Tired of filling out forms when booking flights online? With improvements to natural language search arriving in Bing, you no longer have to manually select your airport, destination, dates or other options to conduct a flight search. Just type what you’re thinking into the search box, and let Bing do the work.
For example, entering “flights from Boston to Los Angeles in June” will fill in the flight search forms with the parameters you need, putting you one click away from a list of results that match your query.
You can use a number of different combinations including airline names, number of stops or time of year.
At first it looked like Bing was playing catch-up with Google, yet again; however, it seems that Google doesn’t yet include the date portion of the query, but it does include the ease-of-finding travel bookings on search.

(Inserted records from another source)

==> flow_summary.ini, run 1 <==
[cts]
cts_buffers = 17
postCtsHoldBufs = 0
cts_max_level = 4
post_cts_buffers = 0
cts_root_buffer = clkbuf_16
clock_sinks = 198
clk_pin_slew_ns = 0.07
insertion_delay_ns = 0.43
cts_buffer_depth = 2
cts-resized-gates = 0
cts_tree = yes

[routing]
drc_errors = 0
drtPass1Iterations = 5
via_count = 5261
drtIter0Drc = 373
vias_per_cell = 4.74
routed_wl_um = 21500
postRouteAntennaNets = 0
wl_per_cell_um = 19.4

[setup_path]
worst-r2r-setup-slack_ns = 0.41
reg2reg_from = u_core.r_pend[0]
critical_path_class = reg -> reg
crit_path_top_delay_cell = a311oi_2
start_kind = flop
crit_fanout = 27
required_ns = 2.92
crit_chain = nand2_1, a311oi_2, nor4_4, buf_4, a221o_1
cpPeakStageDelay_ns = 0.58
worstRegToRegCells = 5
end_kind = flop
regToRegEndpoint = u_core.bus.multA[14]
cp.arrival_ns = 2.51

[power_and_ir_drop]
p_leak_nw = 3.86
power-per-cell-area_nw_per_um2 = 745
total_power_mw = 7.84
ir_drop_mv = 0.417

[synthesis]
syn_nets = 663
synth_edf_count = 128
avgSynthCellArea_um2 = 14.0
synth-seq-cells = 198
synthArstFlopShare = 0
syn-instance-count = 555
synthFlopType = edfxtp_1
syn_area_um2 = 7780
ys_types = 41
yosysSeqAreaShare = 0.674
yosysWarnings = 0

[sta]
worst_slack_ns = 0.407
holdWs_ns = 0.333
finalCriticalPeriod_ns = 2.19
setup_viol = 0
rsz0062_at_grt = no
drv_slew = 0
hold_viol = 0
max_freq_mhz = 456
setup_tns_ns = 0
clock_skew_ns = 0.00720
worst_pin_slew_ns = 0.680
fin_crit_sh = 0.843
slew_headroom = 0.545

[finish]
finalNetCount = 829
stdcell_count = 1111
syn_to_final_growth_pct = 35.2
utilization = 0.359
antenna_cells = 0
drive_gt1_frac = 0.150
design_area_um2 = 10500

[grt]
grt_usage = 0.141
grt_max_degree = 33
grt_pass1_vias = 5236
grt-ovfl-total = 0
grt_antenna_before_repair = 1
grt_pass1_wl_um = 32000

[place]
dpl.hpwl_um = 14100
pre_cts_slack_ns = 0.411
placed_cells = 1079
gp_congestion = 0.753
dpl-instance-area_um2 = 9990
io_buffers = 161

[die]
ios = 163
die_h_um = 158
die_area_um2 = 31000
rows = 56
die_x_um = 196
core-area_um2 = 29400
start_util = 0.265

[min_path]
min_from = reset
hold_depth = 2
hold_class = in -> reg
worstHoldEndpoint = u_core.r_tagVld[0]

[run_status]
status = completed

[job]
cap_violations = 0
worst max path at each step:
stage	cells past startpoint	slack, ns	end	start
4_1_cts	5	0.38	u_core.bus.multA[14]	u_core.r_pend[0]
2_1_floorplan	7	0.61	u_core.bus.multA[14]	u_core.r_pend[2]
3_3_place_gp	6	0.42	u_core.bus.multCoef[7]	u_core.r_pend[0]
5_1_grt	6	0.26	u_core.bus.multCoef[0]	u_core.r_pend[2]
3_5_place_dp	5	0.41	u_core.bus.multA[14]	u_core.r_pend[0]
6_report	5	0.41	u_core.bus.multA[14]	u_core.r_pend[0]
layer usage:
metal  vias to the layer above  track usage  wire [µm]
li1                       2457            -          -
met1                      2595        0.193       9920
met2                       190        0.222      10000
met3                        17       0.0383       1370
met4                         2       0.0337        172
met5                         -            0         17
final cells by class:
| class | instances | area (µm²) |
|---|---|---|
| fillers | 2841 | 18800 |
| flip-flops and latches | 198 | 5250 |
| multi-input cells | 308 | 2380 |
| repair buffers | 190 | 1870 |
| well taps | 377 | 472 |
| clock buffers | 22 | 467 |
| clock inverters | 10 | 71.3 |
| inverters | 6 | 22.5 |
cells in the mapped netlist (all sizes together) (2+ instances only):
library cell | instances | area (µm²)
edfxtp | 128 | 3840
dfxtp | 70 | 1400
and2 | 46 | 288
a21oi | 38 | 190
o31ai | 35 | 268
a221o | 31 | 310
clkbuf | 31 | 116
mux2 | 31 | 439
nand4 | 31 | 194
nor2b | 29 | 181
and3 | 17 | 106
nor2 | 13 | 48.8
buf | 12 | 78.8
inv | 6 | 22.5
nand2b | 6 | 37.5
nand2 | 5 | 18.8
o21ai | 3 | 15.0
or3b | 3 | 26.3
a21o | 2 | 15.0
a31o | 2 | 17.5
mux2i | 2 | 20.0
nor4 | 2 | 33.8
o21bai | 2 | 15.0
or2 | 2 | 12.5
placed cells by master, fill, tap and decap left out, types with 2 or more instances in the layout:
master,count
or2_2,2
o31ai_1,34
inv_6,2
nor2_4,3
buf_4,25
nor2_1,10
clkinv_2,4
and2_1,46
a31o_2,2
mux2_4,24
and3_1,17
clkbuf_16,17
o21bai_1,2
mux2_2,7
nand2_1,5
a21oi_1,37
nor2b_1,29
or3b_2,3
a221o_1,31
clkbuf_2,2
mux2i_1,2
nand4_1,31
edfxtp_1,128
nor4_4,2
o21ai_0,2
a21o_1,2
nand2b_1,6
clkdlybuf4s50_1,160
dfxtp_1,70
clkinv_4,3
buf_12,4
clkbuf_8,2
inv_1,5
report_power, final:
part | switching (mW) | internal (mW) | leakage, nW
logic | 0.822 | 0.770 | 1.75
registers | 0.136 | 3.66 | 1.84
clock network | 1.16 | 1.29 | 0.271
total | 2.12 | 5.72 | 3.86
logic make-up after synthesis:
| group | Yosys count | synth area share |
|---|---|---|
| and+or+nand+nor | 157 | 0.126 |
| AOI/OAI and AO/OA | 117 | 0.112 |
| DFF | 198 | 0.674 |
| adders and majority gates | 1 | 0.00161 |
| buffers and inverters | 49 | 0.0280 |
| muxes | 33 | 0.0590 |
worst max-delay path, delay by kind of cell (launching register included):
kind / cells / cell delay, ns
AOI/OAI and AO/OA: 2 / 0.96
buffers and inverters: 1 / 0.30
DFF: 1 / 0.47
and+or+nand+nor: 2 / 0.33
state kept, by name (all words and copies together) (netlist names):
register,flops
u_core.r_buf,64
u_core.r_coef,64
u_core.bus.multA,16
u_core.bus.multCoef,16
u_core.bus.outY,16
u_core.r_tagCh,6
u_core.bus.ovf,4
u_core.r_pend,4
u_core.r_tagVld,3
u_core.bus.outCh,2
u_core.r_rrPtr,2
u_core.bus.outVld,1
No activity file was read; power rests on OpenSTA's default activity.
**src/rtl/decode_queue.sv**
```systemverilog
// decode_queue: circular FIFO of fetched instructions and their PCs between
// fetch and execute. The head entry is decoded combinationally into register
// fields, a sign-extended immediate and an illegal-opcode flag. When the
// queue is empty the decoder sees RESET_INSN and out_pc reads as zero.
module decode_queue #(
  parameter int          XLEN       = 32,
  parameter int          DEPTH      = 2,
  parameter logic [31:0] RESET_INSN = 32'h0000_0013
) (
  input  logic                       clk,
  input  logic                       rst,
  input  logic                       flush,
  input  logic                       in_valid,
  output logic                       in_ready,
  input  logic [31:0]                in_instr,
  input  logic [XLEN-1:0]            in_pc,
  output logic                       out_valid,
  input  logic                       out_ready,
  output logic [XLEN-1:0]            out_pc,
  output logic [6:0]                 opcode,
  output logic [4:0]                 rd,
  output logic [4:0]                 rs1,
  output logic [4:0]                 rs2,
  output logic [2:0]                 funct3,
  output logic [6:0]                 funct7,
  output logic [XLEN-1:0]            imm,
  output logic                       illegal,
  output logic [$clog2(DEPTH):0]     count
);

  localparam int PTR_W = $clog2(DEPTH);
  localparam int CNT_W = PTR_W + 1;

  // RV32I base opcodes
  localparam logic [6:0] OP_LOAD   = 7'b0000011;
  localparam logic [6:0] OP_FENCE  = 7'b0001111;
  localparam logic [6:0] OP_IMM    = 7'b0010011;
  localparam logic [6:0] OP_AUIPC  = 7'b0010111;
  localparam logic [6:0] OP_STORE  = 7'b0100011;
  localparam logic [6:0] OP_REG    = 7'b0110011;
  localparam logic [6:0] OP_LUI    = 7'b0110111;
  localparam logic [6:0] OP_BRANCH = 7'b1100011;
  localparam logic [6:0] OP_JALR   = 7'b1100111;
  localparam logic [6:0] OP_JAL    = 7'b1101111;
  localparam logic [6:0] OP_SYSTEM = 7'b1110011;

  // Storage (intentionally not reset; validity is tracked by count)
  logic [31:0]     mem_instr [DEPTH];
  logic [XLEN-1:0] mem_pc    [DEPTH];

  logic [PTR_W-1:0] wr_ptr;
  logic [PTR_W-1:0] rd_ptr;
  logic             full;
  logic             empty;
  logic             push;
  logic             pop;
  logic [31:0]      head_instr;

  // Sign-extended immediate for the instruction format implied by the opcode.
  // Each format is first assembled as a signed 32-bit value so that the size
  // cast to XLEN extends from instr[31].
  function automatic logic [XLEN-1:0] decode_imm(input logic [31:0] i);
    logic signed [31:0] v;
    v = '0;
    case (i[6:0])
      OP_LOAD, OP_IMM, OP_JALR, OP_SYSTEM:
        v = 32'(signed'(i[31:20]));
      OP_STORE:
        v = 32'(signed'({i[31:25], i[11:7]}));
      OP_BRANCH:
        v = 32'(signed'({i[31], i[7], i[30:25], i[11:8], 1'b0}));
      OP_LUI, OP_AUIPC:
        v = signed'({i[31:12], 12'b0});
      OP_JAL:
        v = 32'(signed'({i[31], i[19:12], i[20], i[30:21], 1'b0}));
      default:
        v = '0;
    endcase
    return XLEN'(v);
  endfunction

  // True for every RV32I base opcode; all of them end in 2'b11, so a
  // compressed-encoding prefix is rejected by the same check.
  function automatic logic legal_opcode(input logic [6:0] op);
    logic ok;
    case (op)
      OP_LOAD, OP_FENCE, OP_IMM, OP_AUIPC, OP_STORE, OP_REG,
      OP_LUI, OP_BRANCH, OP_JALR, OP_JAL, OP_SYSTEM: ok = 1'b1;
      default:                                       ok = 1'b0;
    endcase
    return ok;
  endfunction

  assign full      = (count == CNT_W'(DEPTH));
  assign empty     = (count == '0);
  assign in_ready  = !full;
  assign out_valid = !empty;
  assign push      = in_valid && in_ready;
  assign pop       = out_valid && out_ready;

  // Write the offered instruction into the tail slot; a flush discards it
  always_ff @(posedge clk) begin
    if (push && !flush) begin
      mem_instr[wr_ptr] <= in_instr;
      mem_pc[wr_ptr]    <= in_pc;
    end
  end

  // Pointer and occupancy bookkeeping; flush overrides any push or pop
  always_ff @(posedge clk or negedge rst) begin
    if (!rst) begin
      wr_ptr <= '0;
      rd_ptr <= '0;
      count  <= '0;
    end else if (flush) begin
      wr_ptr <= '0;
      rd_ptr <= '0;
      count  <= '0;
    end else begin
      if (push) wr_ptr <= wr_ptr + PTR_W'(1);
      if (pop)  rd_ptr <= rd_ptr + PTR_W'(1);
      case ({push, pop})
        2'b10:   count <= count + CNT_W'(1);
        2'b01:   count <= count - CNT_W'(1);
        default: count <= count;
      endcase
    end
  end

  // Combinational decode of the head entry (RESET_INSN when empty)
  always_comb begin
    head_instr = RESET_INSN;
    out_pc     = '0;
    if (!empty) begin
      head_instr = mem_instr[rd_ptr];
      out_pc     = mem_pc[rd_ptr];
    end
    opcode  = head_instr[6:0];
    rd      = head_instr[11:7];
    funct3  = head_instr[14:12];
    rs1     = head_instr[19:15];
    rs2     = head_instr[24:20];
    funct7  = head_instr[31:25];
    imm     = decode_imm(head_instr);
    illegal = !empty && !legal_opcode(head_instr[6:0]);
  end

endmodule

```
**config.mk**
```make
export PLATFORM = sky130hd
export DESIGN_NAME = decode_queue
export DESIGN_NICKNAME = d
export VERILOG_FILES = /design/src/rtl/decode_queue.sv
export SDC_FILE = /design/constraint.sdc
export NUM_CORES = 1
export LEC_CHECK = 0
export ABC_AREA = 1
export CAP_MARGIN = 20
export CORE_UTILIZATION = 35
export CTS_CLUSTER_SIZE = 16
export DETAILED_ROUTE_END_ITERATION = 8
export PLACE_DENSITY_LB_ADDON = 0.12
export REMOVE_ABC_BUFFERS = 1
export SKIP_LAST_GASP = 1
export SLEW_MARGIN = 20
export SYNTH_ARGS = -nofsm -noshare
export SYNTH_HDL_FRONTEND = slang
export SYNTH_SLANG_ARGS = --single-unit
```
**constraint.sdc**
```tcl
create_clock -name clk -period 6.35 [get_ports clk]
set_clock_uncertainty 0.1 [all_clocks]
set_input_delay 1.27 -clock clk [delete_from_list [all_inputs] [get_ports clk]]
set_output_delay 1.27 -clock clk [all_outputs]
set_load 0.02 [all_outputs]
```
==> results of run 1 <==
critical path: stages, from the launching register on:
cell	delay, ns
sky130_fd_sc_hd__dfrtp_2	0.81
sky130_fd_sc_hd__buf_4	0.48
sky130_fd_sc_hd__nand2_1	0.12
sky130_fd_sc_hd__nand3_2	0.12
sky130_fd_sc_hd__nand2_4	0.08
sky130_fd_sc_hd__nor2_2	0.18
sky130_fd_sc_hd__nand2_2	0.10
sky130_fd_sc_hd__nand2_1	0.09
sky130_fd_sc_hd__nand2_1	0.37
sky130_fd_sc_hd__nand3_1	0.23
sky130_fd_sc_hd__clkdlybuf4s50_1	0.62
cells in the mapped netlist, types with 4 or more instances:
cell type / count
sky130_fd_sc_hd__nor2_1: 24
sky130_fd_sc_hd__clkbuf_1: 7
sky130_fd_sc_hd__buf_2: 8
sky130_fd_sc_hd__nand2_1: 168
sky130_fd_sc_hd__nand2_2: 7
sky130_fd_sc_hd__buf_6: 7
sky130_fd_sc_hd__dfrtp_1: 4
sky130_fd_sc_hd__nand3_2: 13
sky130_fd_sc_hd__edfxtp_1: 128
sky130_fd_sc_hd__nor3_1: 5
sky130_fd_sc_hd__a21oi_1: 49
sky130_fd_sc_hd__nand2_4: 4
sky130_fd_sc_hd__nand3_1: 37
sky130_fd_sc_hd__inv_1: 21
power by group through the flow:
stage / combinational (W) / sequential (W) / clock, W
6_report: 0.00157 / 0.00108 / 0.000934
3_5_place_dp: 0.00158 / 0.00109 / 0
5_1_grt: 0.00170 / 0.00108 / 0.000997
2_1_floorplan: 0.000833 / 0.00110 / 0
4_1_cts: 0.00159 / 0.00108 / 0.000957
3_3_place_gp: 0.00158 / 0.00109 / 0
worst paths after layout:
kind                       startpoint               end  slack (ns)  depth (start not counted)
max                            rd_ptr           imm[22]        1.33                         10
min                            wr_ptr            wr_ptr        0.45                          1
max reg2reg                  count[0]  mem_instr[0][30]        3.79                          7
min reg2reg                    wr_ptr            wr_ptr        0.45                          1
max in group asynchronous         rst            rd_ptr        5.00                          1
min in group asynchronous         rst          count[1]        0.96                          1
cells by family after synthesis:
group / after synthesis
AND/OR/NAND/NOR: 267
flip-flops: 132
AO/OA/AOI/OAI: 57
buffers and inverters: 50
XOR/XNOR: 1
stage by stage:
| stage | hold WS (ns) | total power, W | setup slack, ns |
|---|---|---|---|
| floorplan | 0.358 | 0.00194 | 1.59 |
| global placement | 0.432 | 0.00267 | 1.81 |
| detailed placement | 0.441 | 0.00268 | 1.73 |
| CTS | 0.451 | 0.00363 | 1.26 |
| global route | 0.494 | 0.00378 | 1.03 |
| finish | 0.449 | 0.00358 | 1.33 |
per-layer routing:
layer / vias to the layer above / wire length (microns)
met5: - / 0
met4: 0 / 167
met3: 15 / 1130
met2: 143 / 6930
met1: 1960 / 6160
li1: 2082 / -
sequential cells by signal (all words and copies together) (netlist names):
name,flops
count,2
wr_ptr,1
mem_instr,64
mem_pc,64
rd_ptr,1
final cells by class:
cell class / instances / area, sq um / share of cell area
sequential: 132 / 3950 / 0.484
timing repair buffer: 174 / 1730 / 0.212
clock buffer: 19 / 433 / 0.0531
multi-input combinational: 325 / 1550 / 0.190
clock inverter: 13 / 134 / 0.0164
inverter: 24 / 90.1 / 0.0110
tap: 216 / 270 / 0.0331
==> flow_metrics.env, run 1 <==
export IMPL_yosysUniqueCellTypes=28
export IMPL_fraction_of_power_spent_switching_nets=0.381
export IMPL_ctsHoldBuffers=0
export IMPL_floorplan_rows=46
export IMPL_crit_path_end_kind="primary output"
export IMPL_peak_ir_drop_on_the_vdd_network_mv=0.203
export IMPL_ctsLongestPathBuffers=2
export IMPL_core_area_sq_um=15900
export IMPL_result_of_the_run="finished clean"
export IMPL_synth_compound_area_share=0.0525
export IMPL_grt_pass1_wl_mm=22.2
export IMPL_synth_top_area_cell="sky130_fd_sc_hd__edfxtp_1"
export IMPL_gr_usage_met1=0.221
export IMPL_clock_sinks=132
export IMPL_total_nets_final=743
export IMPL_crit_fanout=35
export IMPL_grt_busiest_layer="met2"
export IMPL_netlist_area_sq_um=5740
export IMPL_gp_routability_congestion=0.812
export IMPL_pwr_density_cell_nw_per_um2=438
export IMPL_drt_vias_per_instance=4.65
export IMPL_ys_seq_elements=132
export IMPL_final_period_utilization=0.790
export IMPL_hpwlAfterDp_mm=9.24
export IMPL_arrival_ns=3.65
export IMPL_start_kind="flop"
export IMPL_finalWorstPathRequiredPeriod_ns=5.02
export IMPL_port_buffer_count=169
export IMPL_area_growth_syn_to_layout_pct=42.0
export IMPL_p_int_w=0.00221
export IMPL_tritoncts="done"
export IMPL_power_combinational_fraction=0.438
export IMPL_p_sw_w=0.00136
export IMPL_max_cap_viol_count=0
export IMPL_clock_root_buffer="sky130_fd_sc_hd__clkbuf_16"
export IMPL_min_delay_path_class="reg -> reg"
export IMPL_postCtsSetupRepairBufs=0
export IMPL_grt_start_max_net_pins=65
export IMPL_fraction_of_the_mapped_netlist_area_in_adder_cells=0
export IMPL_floorplan_die_height_microns=130
export IMPL_timing_setup_critical_path_class="reg -> out"
export IMPL_num_fill_cells=1439
export IMPL_clkLatencyLatePin_ns=0.41
export IMPL_post_cts_resized_instances=0
export IMPL_dr_pass1_iters=4
export IMPL_synth_top_cells_by_area="sky130_fd_sc_hd__edfxtp_1 (67%), sky130_fd_sc_hd__nand2_1 (11%), sky130_fd_sc_hd__a21oi_1 (4.3%)"
export IMPL_share_clk_of_total_power=0.261
export IMPL_final_cell_area_sq_um=8150
export IMPL_initial_core_util=0.360
export IMPL_via_count_of_the_first_global_routing_pass=4104
export IMPL_most_common_layout_cells="sky130_fd_sc_hd__clkdlybuf4s50_1 (169), sky130_fd_sc_hd__nand2_1 (168), sky130_fd_sc_hd__edfxtp_1 (128)"
export IMPL_synth_largest_type_area_fraction=0.669
export IMPL_grt_met3_usage=0.0636
export IMPL_global_route_overflow=0
export IMPL_synth_yosys_warnings=0
export IMPL_yosys_mux_area_fraction=0
export IMPL_antenna_found_initial=0
export IMPL_routed_antenna_nets=0
export IMPL_clkSlewWorstSetupHoldPaths_ns=0.06
export IMPL_grtUsageMet2=0.295
export IMPL_vias=4200
export IMPL_largest_family_of_logic_cells_by_synthesized_area="simple AND/OR/NAND/NOR gates"
export IMPL_synth_top_flop_cell="sky130_fd_sc_hd__edfxtp_1"
export IMPL_layout_cells_sized_above_1=0.108
export IMPL_numCtsBuffers=17
export IMPL_synth_edff_count=128
export IMPL_syn_avg_cell_area_sq_um=11.3
export IMPL_htree_levels=4
export IMPL_placement_cell_area_sq_um=7590
export IMPL_yosys_area_share_xor_xnor=0.00153
export IMPL_yosys_area_share_simple=0.214
export IMPL_rsz0062_at_grt="false"
export IMPL_drt_total_wl_mm=14.4
export IMPL_finalCoreUtilization=0.511
export IMPL_synth_sequential_area_ratio=0.687
export IMPL_timing_worst_slew_pin_value_ns=0.903
export IMPL_routed_wire_length_per_instance_microns=15.9
export IMPL_synth_async_sr_flop_share=0.0303
export IMPL_die_width_microns=130
export IMPL_hold_viol=0
export IMPL_fin_tns_setup_ns=0
export IMPL_die_area_sq_um=16900
export IMPL_timing_fmax_mhz=199
export IMPL_timing_critical_path_required_ns=4.98
export IMPL_setup_viol=0
export IMPL_num_antenna_cells=0
export IMPL_placed_cells=871
export IMPL_drcViolationCount=0
export IMPL_most_common_cell_after_layout_fill_and_taps_aside="sky130_fd_sc_hd__clkdlybuf4s50_1"
export IMPL_first_iter_violations=218
export IMPL_share_seq_of_total_power=0.301
export IMPL_finalNonFillerCells=903
export IMPL_track_usage=0.180
export IMPL_synthesis_instances=507
export IMPL_max_slew_margin_rel=0.398
export IMPL_ioPinCount=170
export IMPL_leakage_power_nw=3.10
export IMPL_report_final_slew_viol_count=0
No activity file was read; power rests on OpenSTA's default activity.
==> run 2: changes to the inputs <==
clock period = 4.2 ns   (was 6.35 ns; I/O delays follow)
==> run 2 against run 1 <==
  * Sequential power rose by 48%
  * Cell area rose by 0.66%
  * Worst setup slack got worse by 1.0 ns
  * Flip-flop and latch count did not move
  * Die area did not move
  * Critical endpoint is now imm[28]
  * Worst hold slack got worse by 0.0051 ns
  * Register-to-register slack got worse by 1.4 ns
==> flow_metrics.env, run 2 (same netlist as run 1, synthesis figures left out) <==
export IMPL_highest_signal_layer="met4"
export IMPL_worst_setup_path_startpoint="rd_ptr"
export IMPL_ioPinCount=170
export IMPL_ff2ff_setup_slack_ns=2.35
export IMPL_drt_vias_per_instance=4.69
export IMPL_start_kind="flop"
export IMPL_gp_routability_congestion=0.836
export IMPL_routedLengthMet1_mm=6.25
export IMPL_tritoncts="done"
export IMPL_largestRegisters="mem_instr: 64 flops, mem_pc: 64 flops, count: 2 flops"
export IMPL_routed_antenna_nets=0
export IMPL_grt_pass1_wl_mm=22.0
export IMPL_dr_pass1_iters=4
export IMPL_peak_ir_drop_on_the_vdd_network_mv=0.285
export IMPL_first_iter_violations=268
export IMPL_layout_cells_sized_above_1=0.111
export IMPL_drcViolationCount=0
export IMPL_regToRegStartpoint="count[0]"
export IMPL_clkLatencyLatePin_ns=0.41
export IMPL_finalNonFillerCells=909
export IMPL_critPathTopFamily="buffers and inverters"
export IMPL_ctsLongestPathBuffers=2
export IMPL_crit_path_end_kind="primary output"
export IMPL_report_final_slew_viol_count=0
export IMPL_min_delay_path_class="reg -> reg"
export IMPL_die_area_sq_um=16900
export IMPL_global_route_overflow=0
export IMPL_post_layout_total_power_w=0.00540
export IMPL_timing_fmax_mhz=257
export IMPL_pwr_density_cell_nw_per_um2=657
export IMPL_routed_wire_length_per_instance_microns=16.0
export IMPL_hpwlAfterDp_mm=9.50
export IMPL_hold_viol=0
export IMPL_most_common_cell_after_layout_fill_and_taps_aside="sky130_fd_sc_hd__clkdlybuf4s50_1"
export IMPL_final_period_utilization=0.926
export IMPL_pre_cts_slack_ns=0.494
export IMPL_final_cell_area_sq_um=8210
export IMPL_timing_setup_critical_path_class="reg -> out"
export IMPL_cpMaxStageDelayCell="sky130_fd_sc_hd__clkdlybuf4s50_1"
export IMPL_total_nets_final=749
export IMPL_crit_fanout=44
export IMPL_setup_viol=0
export IMPL_area_growth_syn_to_layout_pct=42.9
export IMPL_finalWorstPathRequiredPeriod_ns=3.89
export IMPL_path_buf_inv=3
export IMPL_vias=4265
export IMPL_htree_levels=4
export IMPL_numCtsBuffers=17
export IMPL_ctsHoldBuffers=0
export IMPL_via_count_of_the_first_global_routing_pass=4103
export IMPL_track_usage=0.178
export IMPL_timing_critical_path_cells="inv_4 > buf_4 > nor2_1 > nor3_1 > nand3_1 > nand3_2 > clkdlybuf4s50_1"
export IMPL_leakage_power_nw=3.12
export IMPL_slowest_delay_ns=0.60
export IMPL_grt_start_max_net_pins=65
export IMPL_placed_cells=875
export IMPL_floorplan_rows=46
export IMPL_most_common_layout_cells="sky130_fd_sc_hd__clkdlybuf4s50_1 (169), sky130_fd_sc_hd__nand2_1 (167), sky130_fd_sc_hd__edfxtp_1 (128)"
export IMPL_min_delay_start="wr_ptr"
export IMPL_arrival_ns=2.95
export IMPL_num_antenna_cells=0
export IMPL_timing_critical_path_required_ns=3.26
export IMPL_initial_core_util=0.360
export IMPL_floorplan_die_height_microns=130
export IMPL_placement_cell_area_sq_um=7640
export IMPL_max_cap_viol_count=0
export IMPL_rsz0062_at_grt="false"
export IMPL_clock_root_buffer="sky130_fd_sc_hd__clkbuf_16"
export IMPL_result_of_the_run="finished clean"
export IMPL_max_slew_margin_rel=0.648
export IMPL_fin_tns_setup_ns=0
export IMPL_post_route_worst_setup_slack_ns=0.312
export IMPL_port_buffer_count=169
export IMPL_timing_worst_slew_pin_value_ns=0.528
export IMPL_met2WireLength_mm=7.03
export IMPL_clock_sinks=132
export IMPL_clkSlewWorstSetupHoldPaths_ns=0.05
export IMPL_drt_total_wl_mm=14.6
export IMPL_die_width_microns=130
export IMPL_dr_wl_met3_mm=1.15
export IMPL_antenna_found_initial=0
export IMPL_core_area_sq_um=15900
## run 2: timing repair
item | in CTS | in global routing
setup buffers | 0 | 2
endpoints found under the setup margin | 0 | 23
resized for setup | 0 | 5
## run 2: area by class of cell
cell class              count  area [sq um]
clock inverters             6          60.1
well taps                 216           270
inverters                  24          92.6
flip-flops and latches    132          3950
multi-input cells         325          1560
fillers                  1441          7730
repair buffers            180          1810
clock buffers              26           479
## run 2: metal layers
layer,vias to the layer above,track usage
met3,10,0.0570
li1,2084,-
met1,2017,0.225
met4,0,0.0650
met5,-,0
met2,154,0.285
## run 2: final timing paths
check	end	cells after the start
setup / recovery	imm[28]	7
hold / removal	wr_ptr	1
setup reg to reg	mem_pc[0][26]	7
hold reg to reg	wr_ptr	1
max in group asynchronous	rd_ptr	1
min in group asynchronous	count[0]	1
## run 2: worst reg2reg max path, delay by kind of cell, from the launching register on
kind | cells | cell delay [ns]
buffers and inverters | 3 | 0.54
and+or+nand+nor | 4 | 0.44
DFF | 1 | 0.38
## run 2: where the power goes
group          internal [W]  leakage (nW)  switching, W  total, W
combinational      0.000947          1.64       0.00151   0.00246
sequential          0.00157          1.23     0.0000317   0.00160
clock              0.000841         0.258      0.000497   0.00134
## run 2: per-stage QoR
stage | hold slack, ns | utilization
final | 0.444 | 0.515
after global routing | 0.491 | 0.515
after CTS | 0.448 | 0.513
after detailed placement | 0.438 | 0.479
after global placement | 0.433 | 0.479
after floorplan | 0.358 | -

This announcement comes on the heels of Microsoft joining a coalition to block Google’s expected acquisition of ITA Software, a travel data company significant to exactly this. That Microsoft is rushing forward, trying to get ahead of Google on travel searching shows that they feel intimately threatened by the sort of competition this would bring. In fact, the article on their involvement mentions that the Department of Justice has joined the fray by starting an investigation into the planned buy.
The search wars continue apace.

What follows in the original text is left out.